Erica Mou, la voce delle emozioni
di Francesco Altavista
Tito – Capita a
volte che qualcosa di meraviglioso entri in un auditorium come quello del
centro per la creatività “ Cecilia” di Tito, sabato scorso nell’ultimo
appuntamento del festival “ If 6 was 9”
. Capita che i propri pensieri si intreccino uno con l’altro solo per creare
una corda abbastanza resistente per
legare quell’esistenza a se stessi, per portarla sempre con sé per
impregnarsi di odori, di profumo unico e d’essenza. In queste situazioni si
cerca sempre un’armonia giusta in testa, se poi la musica viene dal palco dove c’è Erica Mou allora si è all’apoteosi
della passione artistica, dove ogni secondo, ogni istante è da incastonare per
sempre nella memoria. L’ultimo concerto
della rassegna organizzata dall’associazione “ Multietnica”, è polvere preziosa
dalla luminosità illimitata che l’ottimo gusto degli organizzatori ha offerto
al suo pubblico. Poco importa se poi troppe sedie dell’auditorium erano vuote,
la pochezza emozionale della scelta giovanile, di quelli che hanno preferito
fare altro, ha reso lo spettacolo molto intimo , con un rapporto quasi
affettuoso con l’artista sul
palcoscenico. Erica parte come
previsto, alle dieci e mezza , con lei
sul palco c’è un musicista di livello
internazionale Majiker anche
arrangiatore dell’album della cantatrice di Bisceglie in vendita tra l’altro
all’ingresso della sala. Un pianoforte a
mezza coda , la loop macine , la chitarra e una cassa nera adibita a tavolino
con sopra diversi oggetti, così si presenta l’intima scena , quando Erica parte con la bellissima "Harem". Il pezzo, come diversi nella scaletta,
è praticamente arrangiato dal
vivo con l’ausilio della “Loop”, con il maestro Majiker che trasforma gli
oggetti del tavolino in portatori di suono ed emozione e con le escursioni melodiche della voce di Erica . Il tempo di un brano e la cantautrice
pugliese, ha già bruciato i pensieri del pubblico, con il quale scherza, parla,
racconta la sua arte sempre con una
dolcezza che si stenta a definire umana e più vicina a quella di un angelo di
un paradiso terreno e aulico allo stesso tempo. Il secondo pezzo è la
straordinaria “ Oltre” , metafore di
matrice quasi “rimbaudiana “ , che ti trasportano come avrebbe detto il poeta
francese “altrove”. “ Vorrei dirti un
sacco di cose” provoca un applauso che
crea un dolcissimo imbarazzo in Erica e il suo grazie diventa un suono
celestiale. Il sound della cantautrice è davvero poco italiano, si ha la
consapevolezza che si sta assistendo non solo a qualcosa di unico ma anche alla nascita di una stella.

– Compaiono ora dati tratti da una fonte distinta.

### config.mk
export PLATFORM = sky130hd
export DESIGN_NAME = buck_protection_sequencer
export DESIGN_NICKNAME = d
export VERILOG_FILES = /design/src/buck_seq_pkg.sv /design/src/pwm_phase.sv /design/src/buck_protection_sequencer.sv
export VERILOG_INCLUDE_DIRS = /design/src
export SDC_FILE = /design/constraint.sdc
export NUM_CORES = 1
export LEC_CHECK = 0
export ABC_AREA = 1
export BUFFER_PORTS_ARGS = -buffer_cell sky130_fd_sc_hd__buf_4
export CAP_MARGIN = 20
export CORE_MARGIN = 1.5
export CORE_UTILIZATION = 45
export CTS_CLUSTER_DIAMETER = 100
export DETAILED_ROUTE_END_ITERATION = 8
export PLACE_DENSITY_LB_ADDON = 0.2
export SYNTH_ARGS = -nofsm -noshare
export SYNTH_HDL_FRONTEND = slang
export SYNTH_SLANG_ARGS = --single-unit
### constraint.sdc
create_clock -name i_clk -period 6.97 [get_ports i_clk]
set_clock_uncertainty 0.15 [all_clocks]
set_input_delay 1.394 -clock i_clk [delete_from_list [all_inputs] [get_ports i_clk]]
set_output_delay 1.394 -clock i_clk [all_outputs]
set_load 0.02 [all_outputs]
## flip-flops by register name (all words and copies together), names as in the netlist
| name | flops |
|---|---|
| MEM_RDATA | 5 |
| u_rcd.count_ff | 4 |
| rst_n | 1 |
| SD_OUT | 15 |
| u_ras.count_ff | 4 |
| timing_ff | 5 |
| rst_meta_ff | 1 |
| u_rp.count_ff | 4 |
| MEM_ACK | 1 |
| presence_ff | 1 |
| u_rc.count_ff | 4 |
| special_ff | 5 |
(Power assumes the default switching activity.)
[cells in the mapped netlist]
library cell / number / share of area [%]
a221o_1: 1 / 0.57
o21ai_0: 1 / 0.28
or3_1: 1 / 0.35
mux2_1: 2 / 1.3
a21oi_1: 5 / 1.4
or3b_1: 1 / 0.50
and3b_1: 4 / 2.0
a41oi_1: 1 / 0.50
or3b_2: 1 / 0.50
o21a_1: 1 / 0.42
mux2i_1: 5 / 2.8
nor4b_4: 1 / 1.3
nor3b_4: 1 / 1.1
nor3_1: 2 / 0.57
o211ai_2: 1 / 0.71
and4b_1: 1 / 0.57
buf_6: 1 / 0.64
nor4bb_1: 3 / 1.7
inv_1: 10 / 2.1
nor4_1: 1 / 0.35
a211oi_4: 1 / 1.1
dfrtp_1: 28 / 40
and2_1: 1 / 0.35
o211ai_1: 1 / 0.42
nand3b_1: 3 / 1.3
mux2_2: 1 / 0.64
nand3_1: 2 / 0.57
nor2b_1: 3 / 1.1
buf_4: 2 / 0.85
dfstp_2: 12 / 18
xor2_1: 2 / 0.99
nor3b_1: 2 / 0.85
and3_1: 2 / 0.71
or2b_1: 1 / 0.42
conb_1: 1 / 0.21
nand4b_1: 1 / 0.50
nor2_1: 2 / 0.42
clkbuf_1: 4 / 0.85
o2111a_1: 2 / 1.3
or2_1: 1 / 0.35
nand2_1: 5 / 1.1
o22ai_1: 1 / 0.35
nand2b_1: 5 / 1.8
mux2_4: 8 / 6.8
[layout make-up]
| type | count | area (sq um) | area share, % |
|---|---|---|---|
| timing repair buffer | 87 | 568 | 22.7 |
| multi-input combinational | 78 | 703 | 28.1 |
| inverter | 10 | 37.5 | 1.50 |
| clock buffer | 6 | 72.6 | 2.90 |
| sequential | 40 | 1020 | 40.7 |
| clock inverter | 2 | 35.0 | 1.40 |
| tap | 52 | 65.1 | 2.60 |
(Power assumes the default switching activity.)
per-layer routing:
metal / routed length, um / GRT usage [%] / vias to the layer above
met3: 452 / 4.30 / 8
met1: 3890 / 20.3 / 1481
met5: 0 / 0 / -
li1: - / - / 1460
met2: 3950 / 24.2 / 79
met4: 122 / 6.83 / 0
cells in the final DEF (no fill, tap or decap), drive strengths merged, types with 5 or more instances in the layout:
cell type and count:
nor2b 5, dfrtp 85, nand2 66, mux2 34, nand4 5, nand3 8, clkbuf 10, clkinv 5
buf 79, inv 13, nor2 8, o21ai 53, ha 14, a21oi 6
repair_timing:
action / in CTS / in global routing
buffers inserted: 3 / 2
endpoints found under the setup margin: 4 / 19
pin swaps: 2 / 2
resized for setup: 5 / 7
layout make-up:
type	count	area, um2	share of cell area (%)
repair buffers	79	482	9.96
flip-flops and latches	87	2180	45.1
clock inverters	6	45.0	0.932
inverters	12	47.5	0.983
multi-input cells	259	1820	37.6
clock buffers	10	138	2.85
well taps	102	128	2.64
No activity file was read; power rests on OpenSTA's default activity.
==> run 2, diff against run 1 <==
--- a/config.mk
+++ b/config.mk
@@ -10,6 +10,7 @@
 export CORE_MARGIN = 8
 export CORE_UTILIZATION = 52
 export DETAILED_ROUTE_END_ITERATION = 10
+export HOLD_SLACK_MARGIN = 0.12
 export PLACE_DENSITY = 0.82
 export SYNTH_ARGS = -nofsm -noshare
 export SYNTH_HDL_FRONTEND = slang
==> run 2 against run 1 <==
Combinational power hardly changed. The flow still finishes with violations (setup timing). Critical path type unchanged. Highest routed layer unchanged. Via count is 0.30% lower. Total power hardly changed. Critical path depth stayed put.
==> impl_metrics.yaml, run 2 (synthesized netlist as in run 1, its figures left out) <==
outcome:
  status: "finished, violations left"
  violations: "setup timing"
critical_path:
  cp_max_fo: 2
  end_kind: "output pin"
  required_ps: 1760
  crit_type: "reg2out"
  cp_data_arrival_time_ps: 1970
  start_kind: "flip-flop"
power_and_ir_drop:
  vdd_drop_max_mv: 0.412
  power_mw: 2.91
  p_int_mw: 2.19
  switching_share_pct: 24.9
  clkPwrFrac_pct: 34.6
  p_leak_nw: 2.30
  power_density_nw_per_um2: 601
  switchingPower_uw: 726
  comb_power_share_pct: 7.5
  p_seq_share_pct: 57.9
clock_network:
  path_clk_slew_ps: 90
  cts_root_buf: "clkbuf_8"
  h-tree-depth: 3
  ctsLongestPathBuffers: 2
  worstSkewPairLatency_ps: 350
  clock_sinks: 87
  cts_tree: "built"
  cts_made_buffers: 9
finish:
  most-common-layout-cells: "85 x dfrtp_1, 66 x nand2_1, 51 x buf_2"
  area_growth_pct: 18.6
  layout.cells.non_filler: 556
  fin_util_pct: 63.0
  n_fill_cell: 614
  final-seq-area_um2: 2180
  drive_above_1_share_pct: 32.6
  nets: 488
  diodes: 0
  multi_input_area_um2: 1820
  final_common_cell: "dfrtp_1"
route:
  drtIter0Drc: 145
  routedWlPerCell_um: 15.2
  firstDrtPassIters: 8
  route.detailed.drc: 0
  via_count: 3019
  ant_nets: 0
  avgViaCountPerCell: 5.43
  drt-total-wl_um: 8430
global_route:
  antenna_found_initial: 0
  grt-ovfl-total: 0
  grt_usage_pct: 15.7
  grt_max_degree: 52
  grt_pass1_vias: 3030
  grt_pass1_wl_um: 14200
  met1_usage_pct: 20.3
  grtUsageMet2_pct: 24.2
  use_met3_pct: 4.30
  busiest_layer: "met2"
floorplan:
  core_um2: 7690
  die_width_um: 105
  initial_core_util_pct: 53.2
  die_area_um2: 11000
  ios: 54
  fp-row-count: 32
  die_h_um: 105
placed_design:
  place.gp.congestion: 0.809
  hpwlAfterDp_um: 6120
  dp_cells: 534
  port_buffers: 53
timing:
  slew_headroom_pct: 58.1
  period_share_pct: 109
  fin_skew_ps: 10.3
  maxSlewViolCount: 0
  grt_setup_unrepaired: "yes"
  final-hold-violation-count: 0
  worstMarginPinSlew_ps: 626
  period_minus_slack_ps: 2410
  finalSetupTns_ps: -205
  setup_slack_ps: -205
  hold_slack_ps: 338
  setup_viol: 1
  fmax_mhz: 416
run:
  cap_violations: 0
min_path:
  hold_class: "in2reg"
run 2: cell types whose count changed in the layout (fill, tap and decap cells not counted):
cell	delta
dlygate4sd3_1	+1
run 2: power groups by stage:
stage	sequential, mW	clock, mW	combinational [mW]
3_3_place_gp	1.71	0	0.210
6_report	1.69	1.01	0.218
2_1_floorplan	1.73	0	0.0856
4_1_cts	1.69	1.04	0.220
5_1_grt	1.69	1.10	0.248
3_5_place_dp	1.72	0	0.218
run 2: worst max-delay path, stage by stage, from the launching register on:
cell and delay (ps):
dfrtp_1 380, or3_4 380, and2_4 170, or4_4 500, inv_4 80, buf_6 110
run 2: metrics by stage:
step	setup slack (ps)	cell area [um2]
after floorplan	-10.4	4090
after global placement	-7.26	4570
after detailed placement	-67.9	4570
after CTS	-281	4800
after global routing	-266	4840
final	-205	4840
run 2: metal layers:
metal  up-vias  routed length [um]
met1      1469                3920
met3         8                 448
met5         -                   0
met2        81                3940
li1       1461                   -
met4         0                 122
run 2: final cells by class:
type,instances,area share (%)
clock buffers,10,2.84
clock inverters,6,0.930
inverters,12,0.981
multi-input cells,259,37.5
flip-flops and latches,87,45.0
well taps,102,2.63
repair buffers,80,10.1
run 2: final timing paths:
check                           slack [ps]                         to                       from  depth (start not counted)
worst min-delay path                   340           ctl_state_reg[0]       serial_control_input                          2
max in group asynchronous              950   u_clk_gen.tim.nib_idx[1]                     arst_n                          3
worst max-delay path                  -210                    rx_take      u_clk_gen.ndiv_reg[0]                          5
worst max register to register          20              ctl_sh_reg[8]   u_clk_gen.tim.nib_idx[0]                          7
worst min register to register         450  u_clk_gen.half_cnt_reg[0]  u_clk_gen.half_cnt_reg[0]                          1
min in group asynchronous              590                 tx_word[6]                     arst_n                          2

Mescolare insieme vicende apparentemente
banali come per esempio i “ talloni screpolati” a versi dell’Iliade è qualcosa
di prodigiosamente idilliaco; Erica dimostra al pubblico sì ingenuità ma anche
una consapevolezza intellettuale che affascina più della sua dolcezza. Dopo “ Epica” arriva la surrealista “ Vivere sul tuo collo” , ironia e sensuale
Erica crea il suo quadro del mondo e lo fa con sangue e cuore. Sembra di vivere
una sogno, un romanzo , come essere
nella rete dorata di “Remedios la Bella” che il genio Marquez scrive nel suo “ Cento anni di solitudine”.
Erica guarda il suo pubblico, i suo occhi riconoscono l’intimo di ciascuno. “
Nella vasca da bagno del tempo” pezzo sanremese, incanta come fa una dea che
balla sulle nuvole. “ La neve sul mare” e “ E’”
e “ Torniamo a casa” chiudono
dopo appena un’ora il concerto. Poi Erica torna due volte, stacca prima la
chitarra poi il pianoforte dall’amplificazione e si siede sul bordo del
palcoscenico. Canta due cover con un’umiltà colta :“ L’edera” e “ Una furtiva lacrima”. Regala al pubblico
un inedito indimenticabile “ Sincronia” , poi saluta tutti con “Tè”. Un concerto che indistruttibile avvelena la cute,
che dolce , passionale, ingenuo e aulico
come Erica accarezza catturando
le dita come si fa tra innamorati e trascende
in un atto d’amore vero e
proprio, uno di quell’agire che da soli
a casa, prima di assopirsi fa inondare i visi di lacrime di Bellezza.